En su nuevo film, Bernardo
Bertolucci encara el homenaje a toda una época histórica y cinematográfica,
a la Nouvelle Vague de los años ‘60, y a su propio film emblemático,
Ultimo tango en París. No es la primera vez que realiza un film de
época: Novecento ya era, o pretendía ser, un fresco histórico de
medio siglo XX. Esta vez recrea un momento muy preciso: abril y mayo de
1968, meses que convulsionaron a la sociedad francesa, Europa y el resto del
mundo occidental, cuando intelectuales y trabajadores se encontraron en las
calles movilizados, y en alguna medida combatiendo, por un mundo mejor, en
el cual “la imaginación tomaría el poder”…

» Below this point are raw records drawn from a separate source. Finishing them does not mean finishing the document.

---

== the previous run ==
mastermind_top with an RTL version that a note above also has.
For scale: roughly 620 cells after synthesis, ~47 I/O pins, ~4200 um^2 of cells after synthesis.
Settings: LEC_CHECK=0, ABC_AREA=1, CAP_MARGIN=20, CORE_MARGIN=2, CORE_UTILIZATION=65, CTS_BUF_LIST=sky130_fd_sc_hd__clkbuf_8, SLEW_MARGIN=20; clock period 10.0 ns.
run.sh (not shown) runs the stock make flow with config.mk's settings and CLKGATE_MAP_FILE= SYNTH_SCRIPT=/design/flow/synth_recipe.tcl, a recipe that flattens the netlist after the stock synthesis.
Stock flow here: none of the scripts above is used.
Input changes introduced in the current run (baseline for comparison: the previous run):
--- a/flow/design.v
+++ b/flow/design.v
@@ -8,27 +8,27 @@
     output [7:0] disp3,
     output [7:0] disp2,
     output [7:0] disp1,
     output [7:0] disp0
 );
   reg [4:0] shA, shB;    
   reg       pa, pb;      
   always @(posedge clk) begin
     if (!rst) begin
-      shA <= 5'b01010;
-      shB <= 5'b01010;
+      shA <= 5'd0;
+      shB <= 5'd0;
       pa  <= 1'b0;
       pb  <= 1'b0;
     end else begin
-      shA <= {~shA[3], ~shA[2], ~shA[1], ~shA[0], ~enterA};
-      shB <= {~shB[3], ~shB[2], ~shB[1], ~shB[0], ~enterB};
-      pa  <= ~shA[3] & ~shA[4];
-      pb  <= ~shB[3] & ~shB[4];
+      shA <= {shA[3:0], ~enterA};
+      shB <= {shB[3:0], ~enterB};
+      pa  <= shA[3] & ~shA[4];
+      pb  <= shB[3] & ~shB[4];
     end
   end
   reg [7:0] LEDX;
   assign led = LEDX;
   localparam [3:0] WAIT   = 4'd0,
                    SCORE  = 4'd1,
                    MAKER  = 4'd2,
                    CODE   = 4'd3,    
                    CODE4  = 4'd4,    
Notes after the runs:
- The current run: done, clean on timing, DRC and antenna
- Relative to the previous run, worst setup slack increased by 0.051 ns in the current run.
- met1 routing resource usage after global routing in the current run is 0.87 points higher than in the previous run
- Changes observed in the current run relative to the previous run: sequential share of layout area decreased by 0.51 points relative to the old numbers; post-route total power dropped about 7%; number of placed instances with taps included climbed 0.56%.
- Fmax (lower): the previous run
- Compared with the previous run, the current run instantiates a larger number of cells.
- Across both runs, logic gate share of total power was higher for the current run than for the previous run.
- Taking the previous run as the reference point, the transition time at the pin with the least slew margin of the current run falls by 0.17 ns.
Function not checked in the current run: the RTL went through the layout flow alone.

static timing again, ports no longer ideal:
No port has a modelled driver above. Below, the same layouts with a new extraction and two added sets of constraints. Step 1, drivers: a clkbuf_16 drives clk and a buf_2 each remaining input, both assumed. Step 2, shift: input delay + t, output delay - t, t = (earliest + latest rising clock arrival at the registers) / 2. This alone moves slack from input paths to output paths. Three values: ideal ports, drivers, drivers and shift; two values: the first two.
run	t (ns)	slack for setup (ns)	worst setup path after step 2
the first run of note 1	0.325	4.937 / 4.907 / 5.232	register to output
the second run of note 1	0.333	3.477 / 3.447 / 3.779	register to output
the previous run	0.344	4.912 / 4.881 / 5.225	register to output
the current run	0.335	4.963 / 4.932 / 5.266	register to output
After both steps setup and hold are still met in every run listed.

Henri Langlois, director de
la Cinemateca Francesa e impulsor con André Bazin de ese nuevo cine que se
encargarían de concretar sus discípulos de la NouvelleVague, fue relevado de
su cargo por cuestiones políticas. Durante las enormes manifestaciones de
jóvenes e intelectuales en favor de su reintegración, un estudiante yanqui
(Michael Pitt, en el estereotipo del “joven americano seducido por la
cultura europea”) entabla amistad con una pareja de hermanos, quienes lo
invitan a vivir en su enorme departamento mientras sus padres están
ausentes. El triángulo ya está trazado: en adelante, el film ingresa en un
huis clos, el lugar hermético donde se produce una suerte de
transformación iniciática a la madurez, a través de juegos literarios,
ceremonias y rituales eróticos en los que se articulan el
sexo, el incesto y cierto esbozo de homosexualidad.
Todo evoca al
departamento –¡y lugar cerrado!– de Ultimo tango en París,
donde se celebraron aquellas otras ceremonias que escandalizaron al mundo.
Volviendo a Los
soñadores, nuestros muchachos también ponen en juego una obsesiva
cinefilia, que es el vehículo para convocar films antológicos: mucho
Truffaut, Godard y Hollywood clásico están citados textualmente, y toda la
situación configura una obvia
alusión a Los
hijos terribles de Jean Cocteau. Y hasta puede verse al actual
Jean-Pierre Léaud (protagonista de Los 400 golpes) manifestando en
las calles.
Lamentablemente, todo esto no va más allá de una suerte de verborragia
cinematográfica que pone de manifiesto las limitaciones de Bertolucci al
confrontarse con los maestros, como lo prueba el
patético
montaje alterno del intento
de suicidio de la protagonista con la inigualable Mouchette de
Bresson.
Una vez
planteado el nudo argumental, no hay otra cosa que la repetición vacua,
vacía, de los mismos gestos. El film está basado en una novela de Gilbert
Adair, “Los santos inocentes”, de la cual Bertolucci y el mismo Adair
desdibujaron los aspectos que definían homosexualidad e incesto, y a la
que agregaron las citas cinéfilas.
Los
soñadores me parece un buen ejemplo de lo que ocurre cuando el mal
cine imita al arte, exhibiendo todos los clisés de la decadencia.
Da lástima comprobar la
obsolescencia y el
exhibicionismo de un director que fuera uno de aquellos que buscaron renovar
el cine (con La comare secca y La estrategia de la araña, por
ejemplo). De su última película podrá decirse que sus mejores momentos los
constituyen los generosos planos desnudos de
Eva Green, lo
cual habla del limitado horizonte de la obra.
Los actores tampoco ayudan: Louis Garrel no está mal, pero Pitt y la propia
Green ni siquiera lucen convencidos de sus personajes.
Bertolucci pone en evidencia su nostalgia por las libertades de los ‘60, una
década casi revolucionaria para el cine, las costumbres sexuales y las
ideologías políticas. Pero también ha declarado que intenta aportar
esperanza a las jóvenes generaciones con un film que recrea esas
utopías. A la vista de los resultados, no se puede menos que dudar de las
motivaciones que mueven a estos niños terribles y mimados (anche
maoístas a la hora de las bombas).
¿Dónde fueron a
parar los ideales del ‘68?
Como sobreviviente de ese
proyecto trunco, lamento la desaparición de esas utopías que llegamos a
considerar posibles. Y encuentro en este Bertolucci –como en el de El
último emperador– la prueba de que ciertos directores europeos ya no
están a la altura de lo que proponían entonces. Es triste.